Comment contrôler l'effectivité du port du masque dans les transports en commun ? Un chauffeur de bus pourra-t-il refuser l'accès à une personne sans masque ? Vous aviez semblé hésitant sur ce sujet lors d'une précédente intervention.
Quel est votre plan pour distribuer les masques promis ?
M. Jean-Baptiste Djebbari, secrétaire d'État auprès de la ministre de la transition écologique et solidaire, chargé des transports . - Notre objectif est que les transports se déroulent dans de bonnes conditions sanitaires grâce à une offre suffisante : 70 % de rames à la RATP, 50 % à 60 % des trains du quotidien à la SNCF. Deuxième élément : faire en sorte qu'il y ait le moins de voyageurs possible au même moment, notamment aux heures de pointe. Le télétravail doit donc continuer à être privilégié.
Enfin, nous organisons les flux pour que la sécurité sanitaire soit au rendez-vous, d'où le port obligatoire du masque. Il y aura des contrôles et des sanctions.
Il faudra prendre en compte les réalités locales qui ne sont pas les mêmes à Limoges et à Paris. En cas de difficultés, nous n'hésiterons pas à fermer certaines lignes, pour des motifs sanitaires et d'ordre public.
M. Patrick Chaize. - J'ai du mal à comprendre que les AOT, majoritairement publiques, soient obligées de vous adresser un courrier pour vous questionner sur les modalités de déconfinement au 11 mai. J'ai du mal à comprendre : elles disent qu'il faut rétablir 100 % du trafic pour transporter de 20 % à 30 % du nombre habituel de voyageurs ? Cela n'est pas compatible avec les chiffres du Gouvernement.

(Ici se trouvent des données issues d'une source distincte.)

From an optimization exercise on the open Yosys and OpenROAD flow, aimed at small area, a short achievable clock period and few clock cycles per item; shortcuts taken in it are not production practice.
Only simulation tests tie the RTL to the original design; equivalence was not proved.
Power figures rest on the tool's default switching activity, not on a simulated workload.

## the previous run
==> flow/design.v <==
`default_nettype none
package trit_dma_pkg;
    typedef logic [128-1:0] mword_t;
    typedef logic [28-1:0] maddr_t;
    typedef logic [32-1:0] sword_t;
    typedef logic [3-1:0] saddr_t;
    typedef logic [1:0] trit_t;
    typedef logic [2*27-1:0] trit_row_t;
    typedef logic [63:0] tick_t;
    typedef enum logic [1:0] {
        IDLE,
        LOAD,
        STORE,
        DONE
    } seq_state_t;
endpackage
`default_nettype wire
`timescale 1ns/1ps
`default_nettype none
module read_master (
    input  wire [28-4:0] i_base,
    input  wire                   i_carry,
    output logic [28-4:0] o_addr
);
    assign o_addr = i_base + (28-3)'(i_carry);
endmodule
`default_nettype wire
`timescale 1ns/1ps
`default_nettype none
module trit_dma_top (
    input  wire                       i_clk,
    input  wire                       i_arst,
    output logic                      o_finish_int,
    input  wire                       i_slave_write,
    input  wire                       i_slave_read,
    input  trit_dma_pkg::saddr_t      i_slave_address,
    input  trit_dma_pkg::sword_t      i_slave_writedata,
    input  wire [32/8-1:0]   i_slave_byteenable,
    output trit_dma_pkg::sword_t      o_slave_readdata,
    output logic                      o_slave_waitrequest,
    output logic                      o_slave_readdatavalid,
    output trit_dma_pkg::maddr_t      o_master_address,
    output logic                      o_master_read,
    output logic                      o_master_write,
    output trit_dma_pkg::mword_t      o_master_writedata,
    output logic [16-1:0]      o_master_byteenable,
    input  wire                       i_master_waitrequest,
    input  trit_dma_pkg::mword_t      i_master_readdata,
    input  wire                       i_master_readdatavalid
);
    localparam int DEPTH = 2;           
    localparam int PTR_W = (DEPTH > 1) ? $clog2(DEPTH) : 1;
    localparam int NB    = 16;
    localparam int LASTW = 6 - 1;
    trit_dma_pkg::sword_t src_reg;
    trit_dma_pkg::sword_t dst_reg;
    trit_dma_pkg::tick_t  tick_cnt;
    logic                 busy;
    logic                 finish;
    logic                 first;      
    logic                 start;
    assign o_slave_waitrequest   = 1'b0;
    assign o_slave_readdatavalid = i_slave_read;
    assign o_finish_int          = finish;
    assign start = i_slave_write && (i_slave_address == 3'd0) &&
                   i_slave_byteenable[0] && i_slave_writedata[1];
    always_ff @(posedge i_clk or posedge i_arst) begin
        if (i_arst) begin
            src_reg <= '0;
            dst_reg <= '0;
        end else if (i_slave_write) begin
            for (int i = 0; i < 32/8; i++) begin
                if (i_slave_byteenable[i]) begin
                    if (i_slave_address == 3'd1) src_reg[8*i +: 8] <= i_slave_writedata[8*i +: 8];
                    if (i_slave_address == 3'd2) dst_reg[8*i +: 8] <= i_slave_writedata[8*i +: 8];
                end
            end
        end
    end
    always_ff @(posedge i_clk or posedge i_arst) begin
        if (i_arst) begin
            tick_cnt <= '0;
        end else if (first) begin
            tick_cnt <= '0;
        end else if (busy) begin
            tick_cnt <= tick_cnt + 1'b1;
        end
    end
    always_comb begin
        case (i_slave_address)
            3'd0:      o_slave_readdata = {30'd0, busy, finish};
            3'd1:     o_slave_readdata = src_reg;
            3'd2:     o_slave_readdata = dst_reg;
            3'd3: o_slave_readdata = tick_cnt[31:0];
            3'd4: o_slave_readdata = tick_cnt[63:32];
            default:         o_slave_readdata = '0;
        endcase
    end
    logic [2:0]       rd_idx;     
    logic [2:0]       wr_idx;     
    logic [1:0]       avail;      
    logic [1:0]       cred;       
    logic             rd_q;
    logic             wr_q;
    logic             rd_acc;
    logic             wr_acc;
    logic             last_wr;
    logic [2:0]       rd_idx_n;
    logic [2:0]       wr_idx_n;
    logic [1:0]       avail_n;
    logic [1:0]       cred_n;
    logic             room_n;
    logic             rd_n;
    logic             wr_n;
    logic             byp;        
    logic             byp_ok;     
    logic             wr_cur;     
    logic             addr_wr;    
    logic [2:0]           addr_lo;    
    logic                 addr_cy;    
    logic [28-4:0] addr_hi_src;
    logic [28-4:0] addr_hi_dst;
    assign o_master_read       = rd_q;
    assign byp                 = byp_ok && i_master_readdatavalid;
    assign wr_cur              = wr_q || byp;
    assign o_master_write      = wr_cur;
    assign rd_acc              = rd_q && !i_master_waitrequest;
    assign wr_acc              = wr_cur && !i_master_waitrequest;
    assign last_wr             = wr_acc && (wr_idx == 3'(LASTW));
    assign o_master_byteenable = {16{1'b1}};
    assign addr_hi_src         = addr_wr ? dst_reg[28-1:3] : src_reg[28-1:3];
    read_master hi_i (.i_base(addr_hi_src), .i_carry(addr_cy), .o_addr(addr_hi_dst));
    assign o_master_address    = {addr_hi_dst, addr_lo};
    assign rd_idx_n = rd_idx + 3'(rd_acc);
    assign wr_idx_n = wr_idx + 3'(wr_acc);
    assign avail_n  = avail + 2'(i_master_readdatavalid) - 2'(wr_acc);
    assign cred_n   = cred - 2'(rd_acc) + 2'(wr_acc);
    assign room_n   = (rd_idx_n != 3'(LASTW + 1)) && (cred_n != 2'd0);
    assign rd_n     = (rd_q && i_master_waitrequest) ||
                      (!(wr_cur && i_master_waitrequest) && room_n);
    assign wr_n     = (wr_cur && i_master_waitrequest) ||
                      (!(rd_q && i_master_waitrequest) && !room_n && (avail_n != 2'd0));
    always_ff @(posedge i_clk) begin
        addr_wr <= !start && !rd_n;
        if (start) begin
            {addr_cy, addr_lo} <= {1'b0, src_reg[2:0]};
        end else if (!rd_n) begin
            {addr_cy, addr_lo} <= {1'b0, dst_reg[2:0]} + {1'b0, wr_idx_n};
        end else begin
            {addr_cy, addr_lo} <= {1'b0, src_reg[2:0]} + {1'b0, rd_idx_n};
        end
    end
    always_ff @(posedge i_clk or posedge i_arst) begin
        if (i_arst) begin
            busy   <= 1'b0;
            finish <= 1'b0;
            first  <= 1'b0;
            rd_q   <= 1'b0;
            wr_q   <= 1'b0;
            rd_idx <= '0;
            wr_idx <= '0;
            avail  <= '0;
            cred   <= '0;
            byp_ok <= 1'b0;
        end else begin
            first <= start;
            if (start) begin
                busy   <= 1'b1;
                finish <= 1'b0;
                rd_q   <= 1'b1;
                wr_q   <= 1'b0;
                rd_idx <= '0;
                wr_idx <= '0;
                avail  <= '0;
                cred   <= 2'(DEPTH);
                byp_ok <= 1'b0;
            end else begin
                rd_idx <= rd_idx_n;
                wr_idx <= wr_idx_n;
                avail  <= avail_n;
                cred   <= cred_n;
                byp_ok <= busy && !last_wr && !rd_n && !wr_n && (avail_n == 2'd0);
                if (last_wr) begin
                    busy   <= 1'b0;
                    finish <= 1'b1;
                    rd_q   <= 1'b0;
                    wr_q   <= 1'b0;
                end else if (busy) begin
                    rd_q <= rd_n;
                    wr_q <= wr_n;
                end
            end
        end
    end
    logic [2*NB-1:0]  buf_q [DEPTH];
    logic [DEPTH-1:0] rx_sel;     
    logic [DEPTH-1:0] wr_sel;     
    logic             tail_ok;    
    always_ff @(posedge i_clk or posedge i_arst) begin
        if (i_arst) begin
            rx_sel  <= DEPTH'(1);
            wr_sel  <= DEPTH'(1);
            tail_ok <= 1'b1;
        end else if (start) begin
            rx_sel  <= DEPTH'(1);
            wr_sel  <= DEPTH'(1);
            tail_ok <= 1'b1;
        end else begin
            if (i_master_readdatavalid) rx_sel <= {rx_sel[DEPTH-2:0], rx_sel[DEPTH-1]};
            if (wr_acc) begin
                wr_sel  <= {wr_sel[DEPTH-2:0], wr_sel[DEPTH-1]};
                tail_ok <= (wr_idx != 3'(LASTW - 1));
            end
        end
    end
    always_ff @(posedge i_clk) begin
        for (int e = 0; e < DEPTH; e++) begin
            if (i_master_readdatavalid && rx_sel[e]) begin
                for (int j = 0; j < NB; j++) buf_q[e][2*j +: 2] <= i_master_readdata[8*j +: 2];
            end
        end
    end
    always_comb begin
        logic [1:0] t;
        for (int j = 0; j < NB; j++) begin
            t = '0;
            for (int e = 0; e < DEPTH; e++) begin
                if (wr_sel[e] && (j == 0 || e != (LASTW % DEPTH) || tail_ok)) t = t | buf_q[e][2*j +: 2];
            end
            if (byp_ok) t = (j == 0 || tail_ok) ? i_master_readdata[8*j +: 2] : 2'b00;
            o_master_writedata[8*j +: 8] = {{6{t[1]}}, t};
        end
    end
endmodule
`default_nettype wire
==> flow/config.mk <==
export PLATFORM = sky130hd
export DESIGN_NAME = trit_dma_top
export DESIGN_NICKNAME = trit_dma_top
export VERILOG_FILES = /design/flow/design.v
export SDC_FILE = /design/flow/constraint.sdc
export NUM_CORES = 4
export LEC_CHECK = 0
export CAP_MARGIN = 20
export CORE_MARGIN = 2
export CORE_UTILIZATION = 65
export CTS_CLUSTER_DIAMETER = 100
export CTS_CLUSTER_SIZE = 25
export SETUP_SLACK_MARGIN = 1.85
export SLEW_MARGIN = 20
export SYNTH_HIERARCHICAL = 1
export TNS_END_PERCENT = 0
==> flow/constraint.sdc <==
create_clock -name core_clock -period 5.0 [get_ports {i_clk}]
set_input_delay 1.0000 -clock core_clock [delete_from_list [all_inputs] [get_ports {i_clk}]]
set_output_delay 1.0000 -clock core_clock [all_outputs]
set_load 0.01 [all_outputs]
standard.sh (not shown) runs the stock make flow with config.mk's settings and CLKGATE_MAP_FILE= SYNTH_SCRIPT=/design/flow/synth_recipe.tcl, a recipe that flattens the netlist after the stock synthesis.
==> flow/flow/run.sh <==
#!/bin/bash
set -euo pipefail
cd "$(dirname "$0")/.."
bash standard.sh BUFFER_PORTS_ARGS="-buffer_cell sky130_fd_sc_hd__buf_1" finish > standard_flow.log 2>&1
The previous run went all the way through the flow, and no timing, DRC or antenna check failed.
Testbench counts of the previous run, summed over its fixed seeds: cycles 5,659, transfers 320.
Input changes introduced in the current run (baseline for comparison: the previous run):
Settings: SETUP_SLACK_MARGIN: 1.85 -> 2.0; CORE_UTILIZATION: 65 -> 80.
### Flow results
Final worst-path cycle share on the current run is up relative to the previous run.
Total design power | the current run above the previous run
For the fraction of cell area in non-clock buffers, the current run came in 0.90 points higher than the previous run did.
Sort the current run and the previous run by share of total power in combinational logic, ascending, and the previous run comes first.
The met3 track demand over resource in global routing in the current run was higher than what the previous run gave.

[afterwards: timing with drivers on the ports]
Ports are ideal in the flow. The routed layouts listed here were re-timed in OpenROAD.
Step 1 (the two cells are an assumption about what drives the block):
set clk [get_ports {i_clk}]
set_driving_cell -lib_cell sky130_fd_sc_hd__clkbuf_16 $clk
set_driving_cell -lib_cell sky130_fd_sc_hd__buf_2 [delete_from_list [all_inputs] $clk]
Step 2 adds t to the input delays and takes it off the output delays; t is the mean of the earliest and latest rising clock arrival at the registers after step 1. Input paths then give back, and output paths get back, about the clock's delay inside the block.
Slacks: no drivers / after step 1 / after step 2; pairs: no drivers / after step 1.
| run | t, ns | slack for setup (ns) | hold slack, ns | slew at the worst register clock pin (ns) |
|---|---|---|---|---|
| the previous run | 0.512 | 1.669 / 1.624 / 1.382 | 0.519 / 0.519 / 0.519 | 0.10 / 0.10 |
| the current run | 0.522 | 1.298 / 1.252 / 1.116 | 0.525 / 0.525 / 0.525 | 0.11 / 0.11 |
After both steps every run listed still meets setup and hold. For the previous run, which loses most, drivers alone change the setup slack by -0.045 ns; drivers and shift together by -0.287 ns.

Il faut plus de clarté pour que chacun se sente en confiance dans les transports. Levez les incertitudes !
M. René-Paul Savary . - (Applaudissements sur les travées du groupe Les Républicains) Vous l'avez dit, monsieur le ministre, pour obtenir la confiance, il faut la transparence. Or le nuancier départemental pose question. Les critères évoluent. D'abord, il y a eu la circulation du virus. Certains départements sont classés rouges, mais la circulation du virus y est assez faible.
Ensuite, il y a eu la capacité en lits de réanimation ou les tests. S'agit-il de critères départementaux ou régionaux ? Ces couleurs provoquent une discrimination entre les départements, notamment pour l'ouverture des collèges.
La couleur va servir d'aide à la décision, notamment pour les écoles. Va-t-on fermer les écoles lorsqu'on passera en rouge ? Et les entreprises ? Tout cela m'inquiète.
Quel est le rôle exact de ce nuancier ? (Applaudissements sur les travées du groupe Les Républicains)
M. Olivier Véran, ministre . - Certains indicateurs - la circulation active du virus - sont véritablement départementaux ; il y a des signaux plus faibles également, consultations des généralistes, entrées aux urgences, admissions en réanimation, etc. Le taux d'occupation des services de réanimation est également essentiel, or il est de nature régionale. Souvenez-vous du Grand Est au plus fort de la pandémie : la saturation des services hospitaliers s'observait à l'échelle de la région, et même au-delà. La capacité de déconfinement d'un département en dépend aussi.
Enfin, il faut prendre en compte les tests, le traçage et l'isolement - nous y reviendrons en examinant le projet de loi. La logique est départementale mais l'indicateur de mobilisation des équipes hospitalières ne peut être que régional.
M. René-Paul Savary. - Les règles du jeu évoluent au fil du temps. Il faut que les choses soient claires, car les présidents des départements auront des décisions à prendre au niveau des collèges, au même titre que les maires pour les écoles. En fonction des couleurs, une mise en cause des responsabilités pourra s'exercer contre certains départements ! (Applaudissements sur les travées du groupe Les Républicains)
Vote par scrutin public sur la déclaration du Gouvernement
La déclaration du Gouvernement est mise aux voix par scrutin public.
M. le président. - Voici le résultat du scrutin n°100 :
Nombre de votants | 344 |
Nombre de suffrages exprimés | 170 |
Pour l'adoption | 81 |
Contre | 89 |
Le Sénat n'a pas adopté.
La séance, suspendue à 18 h 5, reprend à 18 h 20.